Pero justo en el momento de disparar el arma, Boyd se hizo a un lado, como si se lo hubiera estado esperando. El proyectil le pasó muy cerca, de nuevo a pocos centímetros. Devolvió el fuego, una cortina de disparos, y ella volvió a arrojarse al suelo dándose otro golpe contra la superficie pegajosa de los adoquines. La radio se le se hizo trizas. Él desapareció tras la esquina, a la izquierda.

Le quedaba una bala. Debería haber usado sólo una para la rueda, pensó enojada, mientras se volvía a poner en pie y corría tras él lo mejor que podía con su pierna dolorida. Se detuvo en la esquina en la que el callejón desembocaba en la acera, echando una rápida mirada hacia la izquierda. Vio la silueta sólida del sujeto, de espaldas, que se alejaba corriendo a toda velocidad.

Cogió el Motorola y presionó el botón de transmitir. Nada, estaba averiado. Mierda. ¿Llamar al 911 por el teléfono móvil? Demasiadas cosas que explicar, demasiado poco tiempo para transmitir un mensaje. En alguno de los edificios de por allí, seguramente alguien habría llamado a causa de los disparos. Siguió persiguiendo a Boyd. El aire le raspaba al respirar, los pies golpeaban rítmicamente el suelo.

En la otra esquina, al final de la manzana, se detuvo un coche patrulla. Los agentes no descendieron; no habían oído los disparos y no sabían que el asesino y Sachs estaban allí. Boyd levantó la vista y los vio. Se detuvo bruscamente y saltó por encima de una pequeña valla, y luego se escondió bajo las escaleras que subían al primer piso de un edificio de apartamentos. Ella oyó los puntapiés del sujeto, que intentaba meterse en un apartamento del bajo.

Sachs hizo señas con las manos a los agentes, pero éstos estaban mirando calle arriba y abajo, y no la vieron.

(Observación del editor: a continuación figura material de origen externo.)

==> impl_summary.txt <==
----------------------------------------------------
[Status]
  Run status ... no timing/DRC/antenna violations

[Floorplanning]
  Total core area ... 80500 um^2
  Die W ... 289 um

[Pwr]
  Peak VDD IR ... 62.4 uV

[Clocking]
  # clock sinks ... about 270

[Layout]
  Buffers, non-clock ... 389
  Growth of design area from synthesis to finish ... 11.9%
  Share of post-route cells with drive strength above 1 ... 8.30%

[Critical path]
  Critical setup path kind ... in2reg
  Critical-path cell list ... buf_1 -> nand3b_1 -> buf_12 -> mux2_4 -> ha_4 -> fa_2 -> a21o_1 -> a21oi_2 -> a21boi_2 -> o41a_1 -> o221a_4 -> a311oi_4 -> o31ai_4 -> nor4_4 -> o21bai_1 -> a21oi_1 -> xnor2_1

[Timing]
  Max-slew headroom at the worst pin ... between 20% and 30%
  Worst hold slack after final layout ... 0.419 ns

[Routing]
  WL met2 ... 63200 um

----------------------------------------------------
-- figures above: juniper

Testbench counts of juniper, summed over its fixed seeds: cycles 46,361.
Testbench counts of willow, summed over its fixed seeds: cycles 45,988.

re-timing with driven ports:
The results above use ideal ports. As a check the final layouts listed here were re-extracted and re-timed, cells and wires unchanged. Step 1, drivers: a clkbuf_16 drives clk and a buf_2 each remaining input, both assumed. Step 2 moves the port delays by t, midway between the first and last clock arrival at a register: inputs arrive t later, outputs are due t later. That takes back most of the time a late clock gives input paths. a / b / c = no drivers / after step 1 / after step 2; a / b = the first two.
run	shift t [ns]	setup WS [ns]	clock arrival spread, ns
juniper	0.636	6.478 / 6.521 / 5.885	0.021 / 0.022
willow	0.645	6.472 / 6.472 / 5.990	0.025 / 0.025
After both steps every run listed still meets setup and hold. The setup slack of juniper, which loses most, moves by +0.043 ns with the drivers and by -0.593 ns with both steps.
Source: an optimization exercise on an open RTL-to-GDS flow (aim: small area and a short achievable clock period). Production flows keep margins and buffers that such runs may drop. The RTL was checked by simulation tests, not by an equivalence proof against the original design. Power figures rest on the tool's default switching activity, not on a simulated workload.

==> flow/design.v (excerpt) <==
module melody_player #(
    parameter int  NOTES    = 32,
    parameter int  HP_W     = 20,
    parameter int  DUR_W    = 16,
    parameter int  TICK_DIV = 16,
    parameter int  GAP_W    = 16,
    localparam int AW       = $clog2(NOTES)
) (
    input  logic             clk,
    input  logic             rst_n,
    input  logic             enable,
    input  logic             mode_loop,
    input  logic             octave_down,
    input  logic [AW:0]      seq_len,
    input  logic [GAP_W-1:0] gap_ticks,
    input  logic             wr_en,
    input  logic [AW-1:0]    wr_addr,
    input  logic [HP_W-1:0]  wr_half,
    input  logic [DUR_W-1:0] wr_dur,
    output logic             tone,
    output logic             busy,
    output logic [AW-1:0]    step,
    output logic             done
);
    localparam int PW = $clog2(TICK_DIV);
    localparam int MW = HP_W + DUR_W;
    localparam int RL = 15;
    logic [MW-1:0] wd;
    assign wd = {wr_half, wr_dur};
  ...
export LEC_CHECK = 0
export CAP_MARGIN = 20
export CORE_MARGIN = 2
export CORE_UTILIZATION = 40
export CTS_CLUSTER_DIAMETER = 80
export CTS_CLUSTER_SIZE = 24
export SETUP_SLACK_MARGIN = 3.5
export SLEW_MARGIN = 20
export SYNTH_HIERARCHICAL = 1
export SYNTH_MINIMUM_KEEP_SIZE = 0
create_clock -name core_clock -period 6.0 [get_ports {clk}]
standard.sh (not shown) runs the stock make flow with config.mk's settings and CLKGATE_MAP_FILE= SYNTH_SCRIPT=/design/flow/synth_recipe.tcl, a recipe that flattens the netlist after the stock synthesis.
==> flow/flow/run.sh <==
#!/bin/bash
# Layout flow: the standard ORFS flow (standard.sh) with two changes:
#  - buffer_ports makes the port buffers of plain buffers (buf_2) rather than
#    the delay cells it picks by default;
#  - the half and full adder cells join the platform's DONT_USE_CELLS, so
#    synthesis leaves adders as plain gates for abc (ORFS's own behaviour when
#    those cells are on the list) and no later step places them.
# The make output goes to flow_standard.log; ORFS's own logs are under orfs/logs.
set -euo pipefail
export BUFFER_PORTS_ARGS="-buffer_cell sky130_fd_sc_hd__buf_2"
PLATFORM_DONT_USE="sky130_fd_sc_hd__probe_p_8 sky130_fd_sc_hd__probec_p_8 sky130_fd_sc_hd__lpflow_bleeder_1 sky130_fd_sc_hd__lpflow_clkbufkapwr_1 sky130_fd_sc_hd__lpflow_clkbufkapwr_16 sky130_fd_sc_hd__lpflow_clkbufkapwr_2 sky130_fd_sc_hd__lpflow_clkbufkapwr_4 sky130_fd_sc_hd__lpflow_clkbufkapwr_8 sky130_fd_sc_hd__lpflow_clkinvkapwr_1 sky130_fd_sc_hd__lpflow_clkinvkapwr_16 sky130_fd_sc_hd__lpflow_clkinvkapwr_2 sky130_fd_sc_hd__lpflow_clkinvkapwr_4 sky130_fd_sc_hd__lpflow_clkinvkapwr_8 sky130_fd_sc_hd__lpflow_decapkapwr_12 sky130_fd_sc_hd__lpflow_decapkapwr_3 sky130_fd_sc_hd__lpflow_decapkapwr_4 sky130_fd_sc_hd__lpflow_decapkapwr_6 sky130_fd_sc_hd__lpflow_decapkapwr_8 sky130_fd_sc_hd__lpflow_inputiso0n_1 sky130_fd_sc_hd__lpflow_inputiso0p_1 sky130_fd_sc_hd__lpflow_inputiso1n_1 sky130_fd_sc_hd__lpflow_inputiso1p_1 sky130_fd_sc_hd__lpflow_inputisolatch_1 sky130_fd_sc_hd__lpflow_isobufsrc_1 sky130_fd_sc_hd__lpflow_isobufsrc_16 sky130_fd_sc_hd__lpflow_isobufsrc_2 sky130_fd_sc_hd__lpflow_isobufsrc_4 sky130_fd_sc_hd__lpflow_isobufsrc_8 sky130_fd_sc_hd__lpflow_isobufsrckapwr_16 sky130_fd_sc_hd__lpflow_lsbuf_lh_hl_isowell_tap_1 sky130_fd_sc_hd__lpflow_lsbuf_lh_hl_isowell_tap_2 sky130_fd_sc_hd__lpflow_lsbuf_lh_hl_isowell_tap_4 sky130_fd_sc_hd__lpflow_lsbuf_lh_isowell_4 sky130_fd_sc_hd__lpflow_lsbuf_lh_isowell_tap_1 sky130_fd_sc_hd__lpflow_lsbuf_lh_isowell_tap_2 sky130_fd_sc_hd__lpflow_lsbuf_lh_isowell_tap_4"
ADDERS="sky130_fd_sc_hd__ha_1 sky130_fd_sc_hd__ha_2 sky130_fd_sc_hd__ha_4 sky130_fd_sc_hd__fa_1 sky130_fd_sc_hd__fa_2 sky130_fd_sc_hd__fa_4"
bash standard.sh "DONT_USE_CELLS=$PLATFORM_DONT_USE $ADDERS" finish > flow_standard.log 2>&1
The first run passed the timing, design-rule and antenna checks.
Change:
--- a/flow/design.v
+++ b/flow/design.v
@@ -7,46 +7,24 @@
 );
     assign y = ~((sn | a) & (s | b));
 endmodule
 module melody_player_rcell0 (
     input  logic s,
     input  logic sn,
     input  logic a,
     input  logic b,
     output logic y
 );
     assign y = (sn | a) & (s | b);
 endmodule
-module melody_player_sdec (
-    input  logic [5:0] s,
-    output logic [3:0] dh,
-    output logic [7:0] dl
-);
-    always_comb begin
-        for (int i = 0; i < 4; i++) dh[i] = (s[4:3] == 2'(i));
-        for (int i = 0; i < 8; i++) dl[i] = (s[2:0] == 3'(i));
-    end
-endmodule
-module melody_player_slook (
-    input  logic       s5,
-    input  logic [3:0] dh,
-    input  logic [7:0] dl,
-    input  logic       v_s5,
-    input  logic [3:0] v_gth,
-    input  logic [3:0] v_eqh,
-    input  logic [7:0] v_gtl,
-    output logic       y
-);
-    assign y = (s5 & v_s5) | (|(dh & v_gth)) | ((|(dh & v_eqh)) & (|(dl & v_gtl)));
-endmodule
 module melody_player #(
     parameter int  NOTES    = 32,
     parameter int  HP_W     = 20,
     parameter int  DUR_W    = 16,
     parameter int  TICK_DIV = 16,
     parameter int  GAP_W    = 16,
     localparam int AW       = $clog2(NOTES)
 ) (
     input  logic             clk,
     input  logic             rst_n,
     input  logic             enable,
     input  logic             mode_loop,
@@ -410,59 +388,52 @@
     assign av_inc = advvec(tgt + AW'(1), tgt != AW'(NOTES - 1));
     always_ff @(posedge clk) begin
         if (wr_en && wr_addr == tgt)
             pn <= wd;
         else if (pv && pa == tgt)
             pn <= pd;
         else if (tgt[3:0] == 4'd0)
             pn <= mem16;
         else if (tgt[3:0] == tap_l)
             pn <= tgt[4] ? rb[RL-1] : ra[RL-1];
     end
     logic tick_r;              
-    logic last_r;              
     logic playing, idle, tick, last, step_end, adv, gap_nz, gap_done;
     assign playing  = busy_r && !gap_r;
     assign idle     = !busy_r && !hold_r;
     assign tick     = tick_r;
-    assign last     = last_r;
+    assign last     = (cnt[DUR_W-1:1] == '0);
     assign step_end = playing && tick && last;
-    logic [3:0] sl_dh;
-    logic [7:0] sl_dl;
-    melody_player_sdec u_sdec (.s(seq_len), .dh(sl_dh), .dl(sl_dl));
-    melody_player_slook u_slook (
-        .s5(seq_len[5]), .dh(sl_dh), .dl(sl_dl),
-        .v_s5(av_s5), .v_gth(av_gth), .v_eqh(av_eqh), .v_gtl(av_gtl), .y(adv)
-    );
+    assign adv      = (seq_len[5] & av_s5) | av_gth[seq_len[4:3]]
+                    | (av_eqh[seq_len[4:3]] & av_gtl[seq_len[2:0]]);
     assign gap_nz   = (gap_ticks != '0);
     assign gap_done = (gcnt >= gap_ticks);
     logic [MW-1:0]    ent;
     logic [HP_W-1:0]  ent_hm;
     logic [DUR_W-1:0] ent_dur;
     logic [HP_W:0]    ent_h;
     assign ent     = (playing && adv) ? pn : mem0;
     assign ent_hm  = ent[MW-1:DUR_W];
     assign ent_dur = ent[DUR_W-1:0];
     assign ent_h   = octave_down ? {ent_hm, 1'b0} : {1'b0, ent_hm};
     logic load;
     assign load = !playing || step_end;
     logic hz;
     assign hz = (hcnt == hreload);
     logic pn_rest, m0_rest;
     assign pn_rest = ~|pn[MW-1:DUR_W];
     assign m0_rest = ~|mem0[MW-1:DUR_W];
     always_ff @(posedge clk) begin
         presc <= busy_r ? presc + PW'(1) : '0;
         tick_r <= busy_r && (presc == PW'(TICK_DIV - 2));
-        last_r <= (cnt[DUR_W-1:1] == '0);
         if (load) begin
             hreload <= ent_h;
             hcnt    <= (HP_W+1)'(1);
             rest    <= (playing && adv) ? pn_rest : m0_rest;
         end else begin
             hcnt    <= hz ? (HP_W+1)'(1) : hcnt + (HP_W+1)'(1);
         end
         if (load)
             cnt <= ent_dur;
         else if (tick)
             cnt <= cnt - DUR_W'(1);
         if (!gap_r)
@@ -507,24 +478,25 @@
                     end
                     else if (!mode_loop) begin
                         busy_r <= 1'b0;
                         hold_r <= 1'b1;
                     end else if (!gap_nz) begin
                         step_r <= '0;
                         tgt    <= AW'(1);
                         {av_s5, av_gth, av_eqh, av_gtl} <= av_one;
                     end
                 end
             end else if (busy_r) begin
                 tone_r <= 1'b0;
-                tgt    <= AW'(1);
-                {av_s5, av_gth, av_eqh, av_gtl} <= av_one;
-                if (tick && gap_done)
+                if (tick && gap_done) begin
                     step_r <= '0;
+                    tgt    <= AW'(1);
+                    {av_s5, av_gth, av_eqh, av_gtl} <= av_one;
+                end
             end
         end
     end
     assign tone = tone_r;
     assign busy = busy_r;
     assign step = step_r;
     assign done = done_r;
 endmodule
Result: The new run ran to the end with no violations; routed wire length goes down by 2.9%; setup slack is better by 0.085 ns; hold slack is worse by 0.0036 ns; flip-flop and latch count goes down by 1; sequential share of layout area goes up by 0.57 points; power goes up by 1.0%; via count goes down by 1.5%; global-route usage goes down by 0.56 points; count of clock-buffer cells in the layout goes up by 1; cell area goes down by 1.0%; cell count goes down by 0.96%; register-to-register slack is worse by 0.07 ns; non-clock buffer count goes down by 53; clock power goes up by about 2%.

========
Another version of the RTL of melody_player (not shown whole).
Size: ~3,500 cells after synthesis, ~1,300 flip-flops, about 42,000 um^2 of cells after synthesis.
Settings: LEC_CHECK=0, CAP_MARGIN=20, CORE_MARGIN=2, CORE_UTILIZATION=40, CTS_CLUSTER_DIAMETER=80, CTS_CLUSTER_SIZE=24, SETUP_SLACK_MARGIN=3.5, SLEW_MARGIN=20, SYNTH_HIERARCHICAL=1, SYNTH_MINIMUM_KEEP_SIZE=0; clock period 6.0 ns.
Scripts as last shown in full above: flow/flow/run.sh
Then changed:
--- a/flow/design.v
+++ b/flow/design.v
@@ -36,22 +36,27 @@
     input  logic [HP_W-1:0]  wr_half,
     input  logic [DUR_W-1:0] wr_dur,
     output logic             tone,
     output logic             busy,
     output logic [AW-1:0]    step,
     output logic             done
 );
     localparam int PW = $clog2(TICK_DIV);
     localparam int MW = HP_W + DUR_W;
     localparam int RL = 15;
+    logic [HP_W-1:0] hm_in;
+    always_comb begin
+        for (int i = 0; i < HP_W; i++)
+            hm_in[i] = wr_half[i] ^ ~(|(wr_half & HP_W'((1 << i) - 1)));
+    end
     logic [MW-1:0] wd;
-    assign wd = {wr_half, wr_dur};
+    assign wd = {hm_in, wr_dur};
     logic [MW-1:0] mem0, mem16;
     always_ff @(posedge clk) begin
         if (wr_en && wr_addr == 5'd0)  mem0  <= wd;
         if (wr_en && wr_addr == 5'd16) mem16 <= wd;
     end
     logic [RL-1:0][MW-1:0] ra;
     logic [RL-1:0][MW-1:0] rb;
     logic [3:0]    q;         
     logic [3:0] wpos;
     always_comb begin
@@ -388,37 +393,34 @@
     assign adv      = !(&step_r) && ({1'b0, tgt} < seq_len);
     assign gap_nz   = (gap_ticks != '0);
     assign gap_done = (cnt >= gap_ticks);
     logic [MW-1:0]    ent;
     logic [HP_W-1:0]  ent_hm;
     logic [DUR_W-1:0] ent_dur;
     logic [HP_W:0]    ent_h;
     assign ent     = (playing && adv) ? pn : mem0;
     assign ent_hm  = ent[MW-1:DUR_W];
     assign ent_dur = ent[DUR_W-1:0];
-    assign ent_h   = octave_down ? {ent_hm, 1'b0} : {1'b0, ent_hm};
+    assign ent_h   = octave_down ? {ent_hm, 1'b1} : {1'b0, ent_hm};
     logic load;
     assign load = !playing || step_end;
     logic hz;
-    assign hz = (hcnt == hreload);
-    logic pn_rest, m0_rest;
-    assign pn_rest = ~|pn[MW-1:DUR_W];
-    assign m0_rest = ~|mem0[MW-1:DUR_W];
+    assign hz = (hcnt == '0);
     always_ff @(posedge clk) begin
         presc <= busy_r ? presc + PW'(1) : '0;
         tick_r <= busy_r && (presc == PW'(TICK_DIV - 2));
         if (load) begin
             hreload <= ent_h;
-            hcnt    <= (HP_W+1)'(1);
-            rest    <= (playing && adv) ? pn_rest : m0_rest;
+            hcnt    <= ent_h;
+            rest    <= &ent_hm;
         end else begin
-            hcnt    <= hz ? (HP_W+1)'(1) : hcnt + (HP_W+1)'(1);
+            hcnt    <= hz ? hreload : hcnt - (HP_W+1)'(1);
         end
         if (playing) begin
             if (step_end)
                 cnt <= (!adv && mode_loop && gap_nz) ? DUR_W'(1) : ent_dur;
             else if (tick)
                 cnt <= cnt - DUR_W'(1);
         end else if (gap_r && busy_r) begin
             if (tick)
                 cnt <= gap_done ? ent_dur : cnt + DUR_W'(1);
         end else begin
=>
- The changed run ran to the end with no violations
- global-route usage falls by 0.30 points
- power goes up by a few percent
- worst hold slack gains 0.0060 ns
- wire length goes down slightly
- via count climbs slightly
- fmax stays flat
- register-to-register slack barely changes
- clock-buffer cell count goes up by 2
- first-iteration DRC count came out lower by a few percent
- worst setup slack is better by 0.0041 ns
- core utilization climbs by 1.6 points
- design area rises by a few percent

========
## v6
melody_player with an RTL version that a note above also has.
Size: about 3600 cells after synthesis, ~1400 flip-flops, roughly 77 I/O pins.
export LEC_CHECK = 0
export CAP_MARGIN = 20
export CORE_MARGIN = 2
export CORE_UTILIZATION = 40
export CTS_BUF_LIST = sky130_fd_sc_hd__clkbuf_8
export CTS_CLUSTER_DIAMETER = 60
export CTS_CLUSTER_SIZE = 16
export SETUP_SLACK_MARGIN = 3.5
export SLEW_MARGIN = 20
export SYNTH_HIERARCHICAL = 1
export SYNTH_MINIMUM_KEEP_SIZE = 0
create_clock -name core_clock -period 6.0 [get_ports {clk}]
Scripts as last shown in full above: flow/flow/run.sh
Setup changes, v6 to v7
--- a/flow/design.v
+++ b/flow/design.v
@@ -369,17 +369,33 @@
             assign bb = rb[gp-1][gi];
             melody_player_rcell ca (.s(hit_a[gp]), .sn(!hit_a[gp]), .a(wi), .b(ba), .y(ya));
             melody_player_rcell cb (.s(hit_b[gp]), .sn(!hit_b[gp]), .a(wi), .b(bb), .y(yb));
             assign na[gp][gi] = ya;
             assign nb[gp][gi] = yb;
         end
     end
     always_ff @(posedge clk) begin
-        q <= (q >= 4'd14) ? 4'd0 : q + 4'd1;
+        case (q)
+            4'd0:  q <= 4'd1;
+            4'd1:  q <= 4'd2;
+            4'd2:  q <= 4'd3;
+            4'd3:  q <= 4'd4;
+            4'd4:  q <= 4'd5;
+            4'd5:  q <= 4'd6;
+            4'd6:  q <= 4'd7;
+            4'd7:  q <= 4'd8;
+            4'd8:  q <= 4'd9;
+            4'd9:  q <= 4'd10;
+            4'd10: q <= 4'd11;
+            4'd11: q <= 4'd12;
+            4'd12: q <= 4'd13;
+            4'd13: q <= 4'd14;
+            default: q <= 4'd0;
+        endcase
         ra <= na;
         rb <= nb;
     end
     logic [3:0] tap_l;
     assign tap_l = ~q;
     logic             busy_r, gap_r, hold_r;
     logic [AW-1:0]    step_r;
     logic             tone_r, done_r;
@@ -499,24 +515,24 @@
                 tone_r <= 1'b0;
             end else if (playing) begin
                 tone_r <= !step_end && !rest && (tone_r ^ hz);
                 if (step_end) begin
                     if (adv) begin
                         step_r <= tgt;
                         tgt    <= tgt + AW'(1);
                         {av_s5, av_gth, av_eqh, av_gtl} <= av_inc;
-                    end
-                    else if (!mode_loop) begin
-                        busy_r <= 1'b0;
-                        hold_r <= 1'b1;
-                    end else if (!gap_nz) begin
-                        step_r <= '0;
+                    end else begin
                         tgt    <= AW'(1);
                         {av_s5, av_gth, av_eqh, av_gtl} <= av_one;
+                        if (!mode_loop) begin
+                            busy_r <= 1'b0;
+                            hold_r <= 1'b1;
+                        end else if (!gap_nz)
+                            step_r <= '0;
                     end
                 end
             end else if (busy_r) begin
                 tone_r <= 1'b0;
                 tgt    <= AW'(1);
                 {av_s5, av_gth, av_eqh, av_gtl} <= av_one;
                 if (tick && gap_done)
                     step_r <= '0;
### Flow results
v7 ends up with lower critical path depth than v6 does. The first-pass GRT wire length on v7 is in line with that on v6. Delta (v7 minus v6): share of the clock period used by the worst path ~0 delta; design area level; met2 capacity usage during global routing fell 0.23 points; number of buffers other than clock buffers in the final layout saw a decrease. Total chip power across v7 and v6: no real change. When v7 is measured against v6, its via count turns out about 0.5% lower. Compared with v6, number of clock buffers in the layout in v7 increased slightly. v7 against v6: overall die area barely changed, synthesis-to-layout area growth barely changed, setup slack barely changed. Delta(met3 track utilization from global routing, v7 - v6) > 0.

==> afterwards: timing with drivers on the ports <==
The flow's constraints put no driver on any port. The routed layouts listed below were extracted and timed again, unchanged, in two steps.
Step 1, drivers: a clkbuf_16 drives clk and a buf_2 each remaining input, both assumed.
Step 2 moves the port delays by t, midway between the first and last clock arrival at a register: inputs arrive t later, outputs are due t later. That takes back most of the time a late clock gives input paths.
Slacks: ideal ports / drivers / drivers and shift; pairs: ideal ports / drivers.
| run | t (ns) | setup slack, ns | clock arrival spread, ns | worst register clock-pin slew, ns |
|---|---|---|---|---|
| the first run of note 1 | 0.710 | 3.316 / 3.350 / 2.639 | 0.033 / 0.033 | 0.10 / 0.10 |
| the second run of note 1 | 0.711 | 3.401 / 3.429 / 2.718 | 0.038 / 0.038 | 0.10 / 0.10 |
| the first run of note 2 | 0.732 | 3.303 / 3.327 / 2.599 | 0.034 / 0.034 | 0.10 / 0.10 |
| the second run of note 2 | 0.712 | 3.307 / 3.332 / 2.621 | 0.023 / 0.023 | 0.10 / 0.10 |
| v6 | 0.812 | 3.462 / 3.412 / 2.675 | 0.073 / 0.073 | 0.11 / 0.11 |
| v7 | 0.845 | 3.462 / 3.412 / 2.653 | 0.071 / 0.071 | 0.11 / 0.11 |
After both steps setup and hold are still met in every run listed. The setup slack of v7, which loses most, moves by -0.050 ns with the drivers and by -0.809 ns with both steps.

Fue entonces cuando una pareja joven salió por la puerta del apartamento que estaba justo frente a donde estaba Boyd. Cerraron la puerta tras ellos, el joven se subió la cremallera de su cazadora para combatir el frío del día y la mujer le cogió del brazo. Empezaron a bajar las escaleras. Cesaron los puntapiés.

Oh, no… Sachs se dio cuenta de lo que estaba a punto de suceder. No podía ver a Boyd, pero sabía lo que iba a hacer. Ahora le estaría apuntando a la pareja. Iba a disparar a uno o a ambos, robarles las llaves y escapar hacia el interior del apartamento, con la esperanza, una vez más, de que la policía dividiera sus fuerzas para ocuparse de atender a los heridos.